How accurate can we predict the results of measurements in a physical system? In the world of tiny particles, which is governed by the laws of quantum physics, there is a fundamental limit to the accuracy of such predictions. This limit is expressed by the Heisenberg uncertainty relation, which states that it is impossible to predict simultaneously, for example, the measurements of the position and momentum of a particle, or of two components of a turn, with arbitrary precision.

A Paradoxical Decline in Uncertainty

In 1935, however, Albert Einstein, Boris Podolsky and Nathan Rosen published a famous article in which they showed that accurate predictions are theoretically possible under certain circumstances. To do so, they considered two systems, A and B, in what is known as a "tangled" state, in which their properties are strongly correlated.

In this case, the results of the measurements in system A can be used to predict the results of the corresponding measurements in system B with, in principle, arbitrary precision. This is possible even if systems A and B are spatially separated. The paradox is that an observer can use measures in system A to make more precise claims about system B than an observer who has direct access to system B (but not to A).

First observation in a particle system

In the past, experiments have used light or single atoms to study the EPR paradox, which takes its initials from the scientists who discovered it. Now, a team of physicists led by Professor Philipp Treutlein of the Physics Department of the University of Basel and the Swiss Institute of Nanoscience (SNI) has successfully observed the EPR paradox using a multi-particle system of several hundred interacting atoms for the first time .

The experiment used lasers to cool atoms to only a few billionths of a degree above absolute zero.

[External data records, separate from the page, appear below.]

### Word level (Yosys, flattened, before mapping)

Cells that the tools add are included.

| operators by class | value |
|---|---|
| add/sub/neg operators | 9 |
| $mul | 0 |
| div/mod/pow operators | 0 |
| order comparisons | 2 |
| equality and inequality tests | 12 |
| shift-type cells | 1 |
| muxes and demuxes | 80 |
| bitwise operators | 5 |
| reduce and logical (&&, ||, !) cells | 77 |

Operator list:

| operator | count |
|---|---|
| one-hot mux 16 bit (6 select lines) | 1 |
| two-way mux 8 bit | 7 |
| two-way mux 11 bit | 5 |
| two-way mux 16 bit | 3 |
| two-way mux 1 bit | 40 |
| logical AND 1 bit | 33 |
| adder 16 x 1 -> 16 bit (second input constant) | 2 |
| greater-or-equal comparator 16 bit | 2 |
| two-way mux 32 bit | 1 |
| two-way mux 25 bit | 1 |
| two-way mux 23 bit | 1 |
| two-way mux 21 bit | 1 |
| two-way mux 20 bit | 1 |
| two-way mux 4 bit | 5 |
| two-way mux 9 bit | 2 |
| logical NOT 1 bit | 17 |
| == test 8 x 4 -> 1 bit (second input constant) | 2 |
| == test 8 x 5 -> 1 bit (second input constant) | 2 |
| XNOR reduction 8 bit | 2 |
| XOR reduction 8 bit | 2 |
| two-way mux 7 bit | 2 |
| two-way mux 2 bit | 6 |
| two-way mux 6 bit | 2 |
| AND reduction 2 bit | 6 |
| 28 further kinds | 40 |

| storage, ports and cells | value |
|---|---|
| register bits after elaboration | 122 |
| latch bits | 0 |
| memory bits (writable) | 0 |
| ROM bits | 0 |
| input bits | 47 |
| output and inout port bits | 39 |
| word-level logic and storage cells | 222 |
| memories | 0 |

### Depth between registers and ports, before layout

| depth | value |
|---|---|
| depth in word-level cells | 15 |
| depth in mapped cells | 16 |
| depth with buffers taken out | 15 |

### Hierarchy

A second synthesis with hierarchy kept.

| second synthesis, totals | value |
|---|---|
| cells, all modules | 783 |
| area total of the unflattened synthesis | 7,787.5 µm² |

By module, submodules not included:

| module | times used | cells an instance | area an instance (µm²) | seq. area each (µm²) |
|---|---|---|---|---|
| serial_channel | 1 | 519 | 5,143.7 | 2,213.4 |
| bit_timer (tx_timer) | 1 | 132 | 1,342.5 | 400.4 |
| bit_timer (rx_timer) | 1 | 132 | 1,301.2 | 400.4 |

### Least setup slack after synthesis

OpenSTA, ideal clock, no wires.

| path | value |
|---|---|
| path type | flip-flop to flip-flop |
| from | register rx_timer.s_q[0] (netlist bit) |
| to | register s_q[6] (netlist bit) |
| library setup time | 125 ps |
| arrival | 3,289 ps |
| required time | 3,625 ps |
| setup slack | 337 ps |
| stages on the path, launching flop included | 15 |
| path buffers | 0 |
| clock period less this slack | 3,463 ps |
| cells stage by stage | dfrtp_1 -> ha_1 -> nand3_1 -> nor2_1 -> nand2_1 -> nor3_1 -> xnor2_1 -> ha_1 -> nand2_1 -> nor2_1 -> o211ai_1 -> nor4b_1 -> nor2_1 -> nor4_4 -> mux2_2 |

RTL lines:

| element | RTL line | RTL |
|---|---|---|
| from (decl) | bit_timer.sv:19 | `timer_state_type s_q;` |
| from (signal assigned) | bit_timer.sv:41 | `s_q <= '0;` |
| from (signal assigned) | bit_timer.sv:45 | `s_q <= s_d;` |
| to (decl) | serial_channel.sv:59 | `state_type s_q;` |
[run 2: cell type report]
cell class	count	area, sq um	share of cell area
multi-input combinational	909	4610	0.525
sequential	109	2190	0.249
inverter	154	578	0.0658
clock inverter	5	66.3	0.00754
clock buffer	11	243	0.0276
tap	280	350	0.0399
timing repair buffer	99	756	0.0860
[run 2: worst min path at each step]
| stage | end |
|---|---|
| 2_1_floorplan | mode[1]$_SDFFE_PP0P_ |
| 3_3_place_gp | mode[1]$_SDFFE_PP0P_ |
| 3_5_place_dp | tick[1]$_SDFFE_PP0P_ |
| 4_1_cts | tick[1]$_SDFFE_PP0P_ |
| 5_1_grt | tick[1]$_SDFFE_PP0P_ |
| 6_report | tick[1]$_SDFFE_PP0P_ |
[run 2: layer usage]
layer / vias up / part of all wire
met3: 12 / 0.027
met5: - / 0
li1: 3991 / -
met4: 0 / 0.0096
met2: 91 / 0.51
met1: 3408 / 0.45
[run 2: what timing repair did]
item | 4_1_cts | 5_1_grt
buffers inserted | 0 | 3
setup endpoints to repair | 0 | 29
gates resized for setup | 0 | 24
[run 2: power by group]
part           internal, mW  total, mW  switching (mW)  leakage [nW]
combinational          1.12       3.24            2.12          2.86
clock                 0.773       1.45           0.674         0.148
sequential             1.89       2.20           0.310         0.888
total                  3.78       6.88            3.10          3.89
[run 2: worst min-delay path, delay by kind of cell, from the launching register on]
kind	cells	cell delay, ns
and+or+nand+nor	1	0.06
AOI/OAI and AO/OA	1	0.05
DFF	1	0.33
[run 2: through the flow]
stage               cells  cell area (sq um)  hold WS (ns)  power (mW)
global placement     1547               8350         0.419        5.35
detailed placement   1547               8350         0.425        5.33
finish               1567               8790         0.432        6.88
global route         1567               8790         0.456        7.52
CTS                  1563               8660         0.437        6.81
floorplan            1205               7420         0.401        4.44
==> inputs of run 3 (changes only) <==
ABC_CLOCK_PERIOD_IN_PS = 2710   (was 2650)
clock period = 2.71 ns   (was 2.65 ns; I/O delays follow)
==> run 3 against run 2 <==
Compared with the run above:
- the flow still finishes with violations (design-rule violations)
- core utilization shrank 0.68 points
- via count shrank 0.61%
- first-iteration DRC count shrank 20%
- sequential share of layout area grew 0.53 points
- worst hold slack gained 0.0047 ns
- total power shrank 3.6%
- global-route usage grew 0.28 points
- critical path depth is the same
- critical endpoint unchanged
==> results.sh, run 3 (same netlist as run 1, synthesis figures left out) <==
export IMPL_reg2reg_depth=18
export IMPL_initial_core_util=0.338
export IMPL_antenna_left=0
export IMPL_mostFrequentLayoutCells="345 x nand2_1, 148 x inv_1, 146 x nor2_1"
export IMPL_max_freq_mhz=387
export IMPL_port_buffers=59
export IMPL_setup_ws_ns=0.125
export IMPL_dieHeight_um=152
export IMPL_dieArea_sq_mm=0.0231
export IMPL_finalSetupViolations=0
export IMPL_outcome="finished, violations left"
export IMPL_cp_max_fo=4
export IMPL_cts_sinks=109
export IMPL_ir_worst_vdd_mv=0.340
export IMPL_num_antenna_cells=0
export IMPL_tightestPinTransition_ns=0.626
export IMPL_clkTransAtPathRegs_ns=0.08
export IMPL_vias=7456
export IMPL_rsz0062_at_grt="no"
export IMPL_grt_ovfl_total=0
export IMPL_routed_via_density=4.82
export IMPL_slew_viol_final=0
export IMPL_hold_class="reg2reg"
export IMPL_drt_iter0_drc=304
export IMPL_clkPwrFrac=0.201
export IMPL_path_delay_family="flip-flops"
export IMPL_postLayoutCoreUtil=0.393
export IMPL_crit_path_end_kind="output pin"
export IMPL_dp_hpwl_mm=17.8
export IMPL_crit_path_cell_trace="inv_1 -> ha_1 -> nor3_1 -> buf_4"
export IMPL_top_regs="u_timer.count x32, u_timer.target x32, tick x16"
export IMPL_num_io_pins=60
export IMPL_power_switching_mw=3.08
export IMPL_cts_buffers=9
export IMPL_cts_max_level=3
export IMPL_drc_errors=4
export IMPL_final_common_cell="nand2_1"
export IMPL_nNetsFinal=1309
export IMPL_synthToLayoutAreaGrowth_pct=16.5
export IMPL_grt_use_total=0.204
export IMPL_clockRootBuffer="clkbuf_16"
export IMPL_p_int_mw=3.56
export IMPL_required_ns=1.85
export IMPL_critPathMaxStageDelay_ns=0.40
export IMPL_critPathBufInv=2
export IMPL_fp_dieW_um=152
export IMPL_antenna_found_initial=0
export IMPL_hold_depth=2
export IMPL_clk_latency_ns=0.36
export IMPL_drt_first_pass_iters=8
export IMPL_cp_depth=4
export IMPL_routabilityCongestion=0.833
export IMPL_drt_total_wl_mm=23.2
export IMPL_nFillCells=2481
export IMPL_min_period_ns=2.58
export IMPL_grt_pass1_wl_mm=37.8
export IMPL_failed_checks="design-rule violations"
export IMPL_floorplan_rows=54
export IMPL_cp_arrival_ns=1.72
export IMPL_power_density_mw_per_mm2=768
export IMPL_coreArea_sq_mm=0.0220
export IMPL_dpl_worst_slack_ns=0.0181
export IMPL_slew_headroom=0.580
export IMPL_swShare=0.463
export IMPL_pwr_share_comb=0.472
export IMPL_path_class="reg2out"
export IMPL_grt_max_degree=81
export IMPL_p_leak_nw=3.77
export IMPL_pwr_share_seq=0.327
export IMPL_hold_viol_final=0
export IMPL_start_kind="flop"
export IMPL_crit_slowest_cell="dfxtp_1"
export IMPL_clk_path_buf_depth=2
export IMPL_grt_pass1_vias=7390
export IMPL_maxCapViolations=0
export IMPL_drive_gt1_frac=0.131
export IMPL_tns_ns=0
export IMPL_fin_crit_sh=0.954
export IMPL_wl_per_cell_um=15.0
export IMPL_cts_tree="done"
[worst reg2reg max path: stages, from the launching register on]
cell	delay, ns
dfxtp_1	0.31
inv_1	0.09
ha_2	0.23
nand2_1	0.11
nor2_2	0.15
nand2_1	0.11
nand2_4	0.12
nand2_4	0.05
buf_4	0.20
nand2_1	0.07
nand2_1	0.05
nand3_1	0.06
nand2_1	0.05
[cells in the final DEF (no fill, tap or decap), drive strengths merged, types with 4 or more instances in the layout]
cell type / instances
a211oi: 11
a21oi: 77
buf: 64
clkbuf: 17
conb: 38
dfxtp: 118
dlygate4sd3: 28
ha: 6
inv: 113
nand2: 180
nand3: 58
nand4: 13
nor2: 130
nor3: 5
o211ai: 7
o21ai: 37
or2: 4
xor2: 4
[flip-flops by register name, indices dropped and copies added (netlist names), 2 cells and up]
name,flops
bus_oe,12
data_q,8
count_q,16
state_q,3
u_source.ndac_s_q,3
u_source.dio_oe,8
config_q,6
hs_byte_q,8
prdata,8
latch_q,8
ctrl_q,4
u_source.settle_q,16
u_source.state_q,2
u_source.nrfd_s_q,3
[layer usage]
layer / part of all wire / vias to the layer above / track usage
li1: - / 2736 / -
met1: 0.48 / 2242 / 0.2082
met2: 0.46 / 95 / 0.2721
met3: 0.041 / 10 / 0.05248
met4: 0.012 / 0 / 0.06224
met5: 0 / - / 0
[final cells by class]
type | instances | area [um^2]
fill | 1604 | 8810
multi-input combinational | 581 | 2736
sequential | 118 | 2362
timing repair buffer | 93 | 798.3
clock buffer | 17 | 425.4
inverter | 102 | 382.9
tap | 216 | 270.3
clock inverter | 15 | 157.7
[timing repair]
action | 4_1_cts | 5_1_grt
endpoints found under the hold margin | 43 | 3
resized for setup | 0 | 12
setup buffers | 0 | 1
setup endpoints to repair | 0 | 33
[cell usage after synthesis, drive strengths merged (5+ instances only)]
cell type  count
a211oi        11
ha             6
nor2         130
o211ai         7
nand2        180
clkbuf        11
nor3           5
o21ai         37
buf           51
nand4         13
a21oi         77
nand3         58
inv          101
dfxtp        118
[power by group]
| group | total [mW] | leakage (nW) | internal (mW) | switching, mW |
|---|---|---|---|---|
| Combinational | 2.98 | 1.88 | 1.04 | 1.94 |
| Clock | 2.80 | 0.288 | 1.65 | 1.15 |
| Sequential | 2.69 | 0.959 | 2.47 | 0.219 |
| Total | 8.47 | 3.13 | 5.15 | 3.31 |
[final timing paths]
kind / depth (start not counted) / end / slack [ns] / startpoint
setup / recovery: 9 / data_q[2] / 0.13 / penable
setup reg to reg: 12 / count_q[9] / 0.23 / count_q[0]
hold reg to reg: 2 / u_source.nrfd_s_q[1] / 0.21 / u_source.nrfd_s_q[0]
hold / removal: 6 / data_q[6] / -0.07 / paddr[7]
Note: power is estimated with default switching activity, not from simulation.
$ cat config.mk
export PLATFORM = sky130hd
export DESIGN_NAME = link_housekeeping
export DESIGN_NICKNAME = d
export VERILOG_FILES = /design/src/shared/link_housekeeping_pkg.sv /design/src/link_housekeeping.sv
export VERILOG_INCLUDE_DIRS = /design/src /design/src/shared
export SDC_FILE = /design/constraint.sdc
export NUM_CORES = 1
export LEC_CHECK = 0
export BUFFER_PORTS_ARGS = -buffer_cell sky130_fd_sc_hd__buf_2
export CAP_MARGIN = 20
export CORE_MARGIN = 5
export CORE_UTILIZATION = 52
export CTS_BUF_LIST = sky130_fd_sc_hd__clkbuf_8
export DETAILED_ROUTE_END_ITERATION = 8
export PLACE_DENSITY = 0.84
export SLEW_MARGIN = 30
export SYNTH_ARGS = -nofsm -noshare
export SYNTH_HDL_FRONTEND = slang
export SYNTH_SLANG_ARGS = --single-unit
export TNS_END_PERCENT = 10
$ cat constraint.sdc
create_clock -name i_clk_sys -period 4.1 [get_ports i_clk_sys]
set_input_delay 1.025 -clock i_clk_sys [delete_from_list [all_inputs] [get_ports i_clk_sys]]
set_output_delay 1.025 -clock i_clk_sys [all_outputs]
set_load 0.01 [all_outputs]
$ cat src/shared/link_housekeeping_cfg.svh
// register offsets, field positions, reset values and timing constants of the link housekeeping block
// assumes the 100 MHz system clock and 8-bit register data
`ifndef LINK_HOUSEKEEPING_CFG_SVH
`define LINK_HOUSEKEEPING_CFG_SVH

// register offsets
`define ADDR_SER_ADDR_COPY   8'h00
`define ADDR_OWN_DEV_ADDR    8'h01
`define ADDR_CTRL_CHAN_EN    8'h04
`define ADDR_OUT_ERR_OPTS    8'h08
`define ADDR_GPIO_STATE      8'h0E
`define ADDR_DET_ERR_CNT     8'h10
`define ADDR_CORR_ERR_CNT    8'h12
`define ADDR_PRBS_ERR_CNT    8'h13

// field positions
`define BIT_FWD_CC_EN        0
`define BIT_REV_CC_EN        1
`define BIT_AUTO_CLR_EN      2
`define BIT_STAGGER_DIS      3
`define BIT_PIN0_IN          0
`define BIT_PIN0_OUT         1
`define BIT_PIN1_IN          2
`define BIT_PIN1_OUT         3

// reset values and the error counter ceiling
`define RST_CC_EN            2'h3
`define RST_PIN_OUT          2'h3
`define RST_AUTO_CLR_EN      1'h0
`define RST_STAGGER_DIS      1'h0
`define ERR_CNT_MAX          8'hFF

// lock supervision: error rate of one in four over a window of symbols
`define WIN_CNT_W            5
`define ERR_WIN_SYMBOLS      5'h10
`define ERR_RATE_DIV         2

// timing, in ns, the clock period and the widths of the two timer counters
`define CLK_PERIOD_NS        10
`define AUTO_CLR_NS          1000
`define REV_HOLD_NS          350000
`define AUTO_CNT_W           8
`define REV_CNT_W            16

// output stagger delays in ps (applied by the output pads)
`define STAG_GRP0_PS         0
`define STAG_GRP1_PS         500
`define STAG_GRP2_PS         1000
`define STAG_GRP3_PS         1500
`define STAG_PCLK_PS         750

`endif

$ cat src/shared/link_housekeeping_pkg.sv
// types of the link housekeeping block: the whole state as one packed struct
// assumes the constants header is on the include path
`include "link_housekeeping_cfg.svh"

package link_housekeeping_pkg;

    // register read answer
    typedef struct packed {
        logic [7:0] data;
        logic       valid;
    } reg_rsp_t;

    // complete state of the block
    typedef struct packed {
        logic [7:0]               ser_addr;
        logic [7:0]               own_addr;
        logic [1:0]               cc_en;
        logic                     auto_clr_en;
        logic                     stagger_dis;
        logic                     stagger_en;
        logic [1:0]               pin_out;
        logic [1:0]               pin_oe;
        logic [1:0]               pin_s1;
        logic [1:0]               pin_s2;
        logic [1:0]               pin_s3;
        logic [1:0]               pin_lvl;
        logic [7:0]               det_cnt;
        logic [7:0]               corr_cnt;
        logic [7:0]               prbs_cnt;
        logic                     lock;
        logic                     lock_out;
        logic                     relock_req;
        logic [`WIN_CNT_W-1:0]    win_sym;
        logic [`WIN_CNT_W-1:0]    win_err;
        logic                     err_drive;
        logic [`AUTO_CNT_W-1:0]   auto_cnt;
        logic                     sen_d;
        logic [`REV_CNT_W-1:0]    rev_cnt;
        logic                     rev_ready;
        logic                     blocked;
        logic                     ack;
        reg_rsp_t                 rsp;
    } hk_state_t;

endpackage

At these temperatures, atoms behave completely according to the laws of quantum mechanics and form what is known as a Bose-Einstein condensate, a state of matter that Einstein predicted in another pioneering document in 1925. In this cloud ultra cold, the atoms collide constantly with each other, causing their spins to get tangled.

Next, the researchers took measurements of the spin in regions spatially separated from the condensate. Thanks to the high resolution images, they were able to measure the spin correlations between the separated regions directly and, at the same time, locate the atoms in precisely defined positions. With their experiment, the researchers managed to use measurements in a given region to predict the results for another region.

"The results of the measurements in the two regions were so strongly correlated that they allowed us to demonstrate the EPR paradox," says PhD student Matteo Fadel, lead author of the study. "It is fascinating to observe such a fundamental phenomenon of quantum physics in increasingly larger systems, and at the same time, our experiments establish a link between two of Einstein's most important works."

On the road to quantum technology

In addition to their basic research, scientists are already speculating on possible applications for their discovery. For example, the correlations that are at the heart of the EPR paradox could be used to improve atomic sensors and imaging methods for electromagnetic fields. The development of quantum sensors of this type is one of the objectives of the National Center for Competence in Research in Quantum Science and Technology (NCCR QSIT), in which the research team participates actively.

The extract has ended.